◆ Source material
### src/rtl/exu_pipe_reg_pkg.sv
// Shared types for the stage pipeline register.
// Reset level and occupancy state codes.
package exu_pipe_reg_pkg;

  localparam logic RESET_ENABLE = 1'b0;

  typedef enum logic [1:0] {
    PIPE_EMPTY = 2'd0,
    PIPE_ONE   = 2'd1,
    PIPE_TWO   = 2'd2
  } pipe_cnt_e;

endpackage

### src/rtl/pipe_stall_counter.sv
// Saturating event counter with sync reset.
// Counts cycles where the output side is stalled.
module pipe_stall_counter
  import exu_pipe_reg_pkg::*;
#(
  parameter int CNT_W = 16
) (
  input  logic             clock,
  input  logic             reset,
  input  logic             inc_i,
  output logic [CNT_W-1:0] cnt_o
);

  logic [CNT_W-1:0] cnt_q;
  logic [CNT_W-1:0] cnt_d;

  // Increment unless already saturated.
  always_comb begin
    cnt_d = cnt_q;
    if (inc_i && (cnt_q != {CNT_W{1'b1}})) begin
      cnt_d = cnt_q + 1'b1;
    end
  end

  // Counter register, cleared only by reset.
  always_ff @(posedge clock) begin
    if (reset == RESET_ENABLE) begin
      cnt_q <= '0;
    end else begin
      cnt_q <= cnt_d;
    end
  end

  assign cnt_o = cnt_q;

endmodule

### src/rtl/exu_pipe_reg.sv
// Stage register with valid/ready, optional skid entry,
// flush and saturating stall counter.
module exu_pipe_reg
  import exu_pipe_reg_pkg::*;
#(
  parameter int PAYLOAD_W = 200,
  parameter bit SKID_EN   = 1'b1,
  parameter int CNT_W     = 16
) (
  input  logic                 clock,
  input  logic                 reset,
  input  logic                 flush_i,
  input  logic                 in_valid_i,
  output logic                 in_ready_o,
  input  logic [PAYLOAD_W-1:0] in_data_i,
  output logic                 out_valid_o,
  input  logic                 out_ready_i,
  output logic [PAYLOAD_W-1:0] out_data_o,
  output logic [1:0]           count_o,
  output logic [CNT_W-1:0]     stall_cnt_o
);

  pipe_cnt_e            state_q;
  pipe_cnt_e            state_d;
  logic [PAYLOAD_W-1:0] out_q;
  logic [PAYLOAD_W-1:0] skid_q;
  logic                 in_ready;
  logic                 out_valid;
  logic                 in_fire;
  logic                 out_fire;
  logic                 load_in;
  logic                 load_skid;
  logic                 load_from_skid;
  logic                 stall;

  assign out_valid = (state_q != PIPE_EMPTY);
  assign in_fire   = in_valid_i && in_ready;
  assign out_fire  = out_valid && out_ready_i;

  // Occupancy transitions; flush wins and blocks all loads.
  always_comb begin
    state_d        = state_q;
    load_in        = 1'b0;
    load_skid      = 1'b0;
    load_from_skid = 1'b0;
    unique case (state_q)
      PIPE_EMPTY: begin
        if (in_fire) begin
          state_d = PIPE_ONE;
          load_in = 1'b1;
        end
      end
      PIPE_ONE: begin
        if (in_fire && out_fire) begin
          load_in = 1'b1;
        end else if (in_fire) begin
          state_d   = PIPE_TWO;
          load_skid = 1'b1;
        end else if (out_fire) begin
          state_d = PIPE_EMPTY;
        end
      end
      PIPE_TWO: begin
        if (out_fire) begin
          state_d        = PIPE_ONE;
          load_from_skid = 1'b1;
        end
      end
      default: state_d = PIPE_EMPTY;
    endcase
    if (flush_i) begin
      state_d        = PIPE_EMPTY;
      load_in        = 1'b0;
      load_skid      = 1'b0;
      load_from_skid = 1'b0;
    end
  end

  // State and output payload registers.
  always_ff @(posedge clock) begin
    if (reset == RESET_ENABLE) begin
      state_q <= PIPE_EMPTY;
      out_q   <= '0;
    end else begin
      state_q <= state_d;
      if (load_in) begin
        out_q <= in_data_i;
      end else if (load_from_skid) begin
        out_q <= skid_q;
      end
    end
  end

  if (SKID_EN) begin : g_skid
    // Skid entry; ready depends only on state.
    always_ff @(posedge clock) begin
      if (reset == RESET_ENABLE) begin
        skid_q <= '0;
      end else if (load_skid) begin
        skid_q <= in_data_i;
      end
    end
    assign in_ready = (state_q != PIPE_TWO);
  end else begin : g_noskid
    assign skid_q   = '0;
    assign in_ready = !out_valid || out_ready_i;
  end

  assign stall = out_valid && !out_ready_i && !flush_i;

  pipe_stall_counter #(
    .CNT_W(CNT_W)
  ) u_stall (
    .clock(clock),
    .reset(reset),
    .inc_i(stall),
    .cnt_o(stall_cnt_o)
  );

  assign in_ready_o  = in_ready;
  assign out_valid_o = out_valid;
  assign out_data_o  = out_q;
  assign count_o     = state_q;

endmodule

### config.mk
export PLATFORM = sky130hd
export DESIGN_NAME = exu_pipe_reg
export DESIGN_NICKNAME = d
export VERILOG_FILES = /design/src/rtl/exu_pipe_reg_pkg.sv /design/src/rtl/pipe_stall_counter.sv /design/src/rtl/exu_pipe_reg.sv
export SDC_FILE = /design/constraint.sdc
export NUM_CORES = 1
export LEC_CHECK = 0
export ABC_AREA = 0
export CORE_ASPECT_RATIO = 1.2
export CORE_MARGIN = 3
export CORE_UTILIZATION = 52
export CTS_CLUSTER_SIZE = 14
export DETAILED_ROUTE_END_ITERATION = 10
export GPL_TIMING_DRIVEN = 0
export PLACE_DENSITY = 0.95
export SYNTH_ARGS = -nofsm -noshare
export SYNTH_HDL_FRONTEND = slang
export SYNTH_SLANG_ARGS = --single-unit
### constraint.sdc
create_clock -name clock -period 4.4 [get_ports clock]
set_input_delay 0.66 -clock clock [delete_from_list [all_inputs] [get_ports clock]]
set_output_delay 0.66 -clock clock [all_outputs]
set_load 0.02 [all_outputs]
Word-level counts from Yosys, hierarchy flattened

Cells that the tools add are included.

Flip-flop bits (word level): 418
Output and inout bits: 220
Word-level logic and storage cells: 45

$add $sub $neg: 1
Equality and inequality tests: 8
Muxes and demuxes: 18
Bitwise operators: 1
Reduce and logical (&&, ||, !) cells: 13

Operators with widths:

| operator                                                               | number |
|---|---|
| 200-bit 2-to-1 mux                                                     | 2 |
| 16-bit by 1-bit adder with 16-bit output (second input constant)       | 1 |
| 16-bit inequality test (second input constant)                         | 1 |
| 2-bit 2-to-1 mux                                                       | 5 |
| 1-bit 2-to-1 mux                                                       | 9 |
| 2-bit inequality test (second input constant)                          | 4 |
| 1-bit logical AND                                                      | 6 |
| 2-bit case mux with 3 select lines                                     | 1 |
| 4-bit AND reduction                                                    | 1 |
| 2-bit nonzero test                                                     | 2 |
| 3-bit inequality test (second input constant)                          | 1 |
| 2-bit by 1-bit equality test with 1-bit output (second input constant) | 1 |
| 2-bit equality test (second input constant)                            | 1 |
| 1-bit zero test                                                        | 2 |
| 2-bit zero test                                                        | 1 |
| 1-bit case mux with 2 select lines                                     | 1 |
| 2-bit OR reduction                                                     | 1 |
| 1-bit NOT                                                              | 1 |

Logic depth before layout (Yosys ltp)

Word-level depth: 7
Gate-level depth with buffers: 7
Gate-level depth less buffers: 5

By module

From an unflattened synthesis, not the netlist that was laid out.

Cell total of the unflattened synthesis: 2163
Area, all modules: 17892.2 µm²

Modules (own cells, without submodules):

| module             | times used | cells each | area an instance (µm²) | seq. area each (µm²) |
|---|---|---|---|---|
| exu_pipe_reg       | 1          | 2066       | 17055.1                | 8047.7 |
| pipe_stall_counter | 1          | 97         | 837.1                  | 320.3 |

Least setup slack after synthesis

No wires, ideal clock.

Path type: input to register
From: in flush_i
To: reg u_stall.cnt_q[15], in the netlist u_stall.cnt_o[15]
Library setup time: 0.070 ns
Arrival time: 1.737 ns
Required time: 4.330 ns
Setup slack: 2.593 ns
Stages on the path: 5
Path through: buf_2 nor2_4 nand3b_4 or4_1 a21oi_1

Longest elaborated chain between the ends: 3

RTL lines:

| item                 | line                     | source |
|---|---|---|
| from (decl)          | exu_pipe_reg.sv:12       | `input logic flush_i,` |
| 1-bit zero test      | exu_pipe_reg.sv:109      | `assign stall = out_valid && !out_ready_i && !flush_i;` |
| 1-bit logical AND    | exu_pipe_reg.sv:109      |  |
| 1-bit logical AND    | pipe_stall_counter.sv:20 | `if (inc_i && (cnt_q != {CNT_W{1'b1}})) begin` |
| to (signal assigned) | pipe_stall_counter.sv:30 | `cnt_q <= cnt_d;` |
| to (decl)            | pipe_stall_counter.sv:14 | `logic [CNT_W-1:0] cnt_q;` |

No other way between the ends.
A chain may end at the register's enable or synchronous reset.

Final worst setup path

From: in reset
To: reg skid_q[139]

RTL lines:

| item                 | line                | source |
|---|---|---|
| from (decl)          | exu_pipe_reg.sv:11  | `input logic reset,` |
| to (signal assigned) | exu_pipe_reg.sv:100 | `skid_q <= in_data_i;` |
| to (decl)            | exu_pipe_reg.sv:26  | `logic [PAYLOAD_W-1:0] skid_q;` |

No word-level cell between the ends.

==> qor.csv <==
metric,value,unit
crit_required,4.78,ns
coreArea,29900,um^2
clkTransAtPathRegs,0.06,ns
area_delta_synth_final,37.8,%
max_freq,0.366,GHz
outcome,completed,
grt_pass1_vias,16235,
yosysTopAreaCell,dfxtp_1,
numCtsBuffers,41,
clockBufferDepth,3,
cts-root-buf,clkbuf_16,
io_pins,425,
startpoint_type,primary input,
clock_sinks,418,
antenna_found_initial,9,
grt_pass1_wl,84600,um
p_per_area,379,nW/um^2
synth_fp_nets,2107,
yosysSeqAreaShare,52.7,%
netlist_instances,1901,
synthFlopType,dfxtp_1,
critPathArrivalTime,3.12,ns
dp_hpwl,39200,um
h-tree-depth,2,
r2r_cells,6,
hold_class,flop to flop,
hold_buffers,0,
ant_nets,0,
drc,0,
synth_area_leaders,"dfxtp_1, a21oi_1, nand2_1",
dr.pass1.iters,7,
drv_slew,0,
p_leak,7.20,nW
cp_max_fo,10,
final-hold-violation-count,0,
ir_drop,0.326,mV
overflow,0,
cts_tree,done,
clkLatencyLatePin,0.52,ns
critPathKind,primary input to flop,
place_inst,2714,
vias,16790,
cap_violations,0,
synth.top_cell.area_share,52.7,%
initial_core_util,53.1,%
syn_area,15900,um^2
holdPathStages,2,
cts_setup_buffers,0,
fill_cells,2064,
place.gp.congestion,0.899,
ys_ff_latch,418,
drive_gt1_share,6.07,%
cts_resized,0,
wire_per_inst,19.9,um
finalNonFillerCells,2786,
drt-initial-drc-count,1691,
die_h,197,um
rsz0062_at_grt,false,
setup_tns,0,ns
grt_max_degree,15,
yosysWarnings,0,
syn-mean-instance-area,8.35,um^2
final_cell_mix,"clkdlybuf4s50_1, dfxtp_1, nand2_1, a21oi_1, a22oi_1",
synth_edf_count,0,
timing.final.crit_share,62.1,%
crit_path_end_kind,flop,
fin_skew,0.0110,ns
wl,55400,um
final_common_cell,clkdlybuf4s50_1,
gr-usage-all-layers,32.0,%
row_count,69,
yosys.cell_types.count,40,
worst_slew_pin_slew,0.949,ns
final_nets,2573,
relSlewSlack,36.7,%
portBuffers,423,
final.min_clock_period,2.73,ns
setup_viol,0,
synthArstFlopShare,0,%
fp.dieArea,32700,um^2
via_per_inst,6.03,
die_x,165,um
state kept, by name, summed over array words and instances, names as in the netlist:
| name | flops |
|---|---|
| count_o | 2 |
| u_stall.cnt_o | 16 |
| skid_q | 200 |
| out_data_o | 200 |
per-layer routing:
layer,wire length [um],track usage [%],vias to the layer above
met5,56,0,-
met4,3720,19.6,8
met3,5510,7.68,258
met2,26700,54.2,1082
met1,19400,36.1,7795
li1,-,-,7647
through the flow:
step	util (%)	hold slack [ns]	area [um^2]	power [mW]	setup slack (ns)
final	73.2	0.454	21900	8.29	1.67
after detailed placement	68.9	0.446	20600	4.97	1.22
after floorplan	-	0.436	15900	4.45	2.59
after global placement	68.9	0.441	20600	4.95	1.28
after CTS	73.1	0.455	21800	8.29	1.78
after global routing	73.2	0.466	21900	8.50	1.63
worst max-delay path: stages:
cell and delay [ns]:
clkdlybuf4s50_1 0.48, inv_1 0.15, clkbuf_1 0.50, clkbuf_1 0.73, clkbuf_1 0.49, a21oi_1 0.10
synthesized netlist by cell type (2+ instances only):
library cell  count
dfxtp_1         418
nand2_1         416
a21oi_1         410
a22oi_1         200
o21ai_1         199
clkbuf_1         87
buf_2            70
buf_1            12
buf_4            11
nand2b_1         11
mux2i_1          10
nand3_1           8
inv_1             4
nand4_1           4
or4_1             4
a211oi_1          3
o31ai_1           3
o41ai_1           3
and3_1            2
nor2_1            2
nor3_1            2
nor3b_2           2
nor4_1            2
o21ai_0           2
path summary, 6_finish.rpt:
kind | from | to | slack, ns
min | skid_q[45] | skid_q[45] | 0.45
max | reset | skid_q[139] | 1.67
min reg2reg | skid_q[45] | skid_q[45] | 0.45
max reg2reg | count_o[1] | skid_q[67] | 2.23
kinds of logic (layout without fill, tap and decap cells):
kind of cell	count (synthesis)	after routing	synth area share, %
compound gates	824	824	29.4
simple gates	463	463	11.9
other cells	0	6	0
buf+inv	185	674	5.24
mux	10	10	0.631
fa+ha+maj	1	1	0.0788
flops	418	418	52.7
where the power goes:
part	total, mW	internal [mW]	switching [mW]	leakage [nW]
registers	3.95	3.89	0.0629	3.39
logic	0.962	0.440	0.522	3.20
clock network	3.38	1.95	1.43	0.609
total	8.29	6.28	2.01	7.20
layout make-up:
| cell class | count | area (um^2) | share of cell area, % |
|---|---|---|---|
| Inverter | 4 | 15.0 | 0.0687 |
| Buffer | 181 | 816 | 3.73 |
| Antenna cell | 6 | 15.0 | 0.0687 |
| Multi-Input combinational cell | 1298 | 6670 | 30.5 |
| Tap cell | 390 | 488 | 2.23 |
| Sequential cell | 418 | 8370 | 38.3 |
| Timing Repair Buffer | 423 | 4230 | 19.4 |
| Clock inverter | 10 | 134 | 0.612 |
| Clock buffer | 56 | 1120 | 5.13 |
Note: power is estimated with default switching activity, not from simulation.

◆ Problem to solve
All lines above from the one holding "200-bit 2-to-1 mux" to the one holding "2-bit 2-to-1 mux", inclusive, are to be copied exactly; no other line is wanted.

◆ Exercise response
| 200-bit 2-to-1 mux                                                     | 2 |
| 16-bit by 1-bit adder with 16-bit output (second input constant)       | 1 |
| 16-bit inequality test (second input constant)                         | 1 |
| 2-bit 2-to-1 mux                                                       | 5 |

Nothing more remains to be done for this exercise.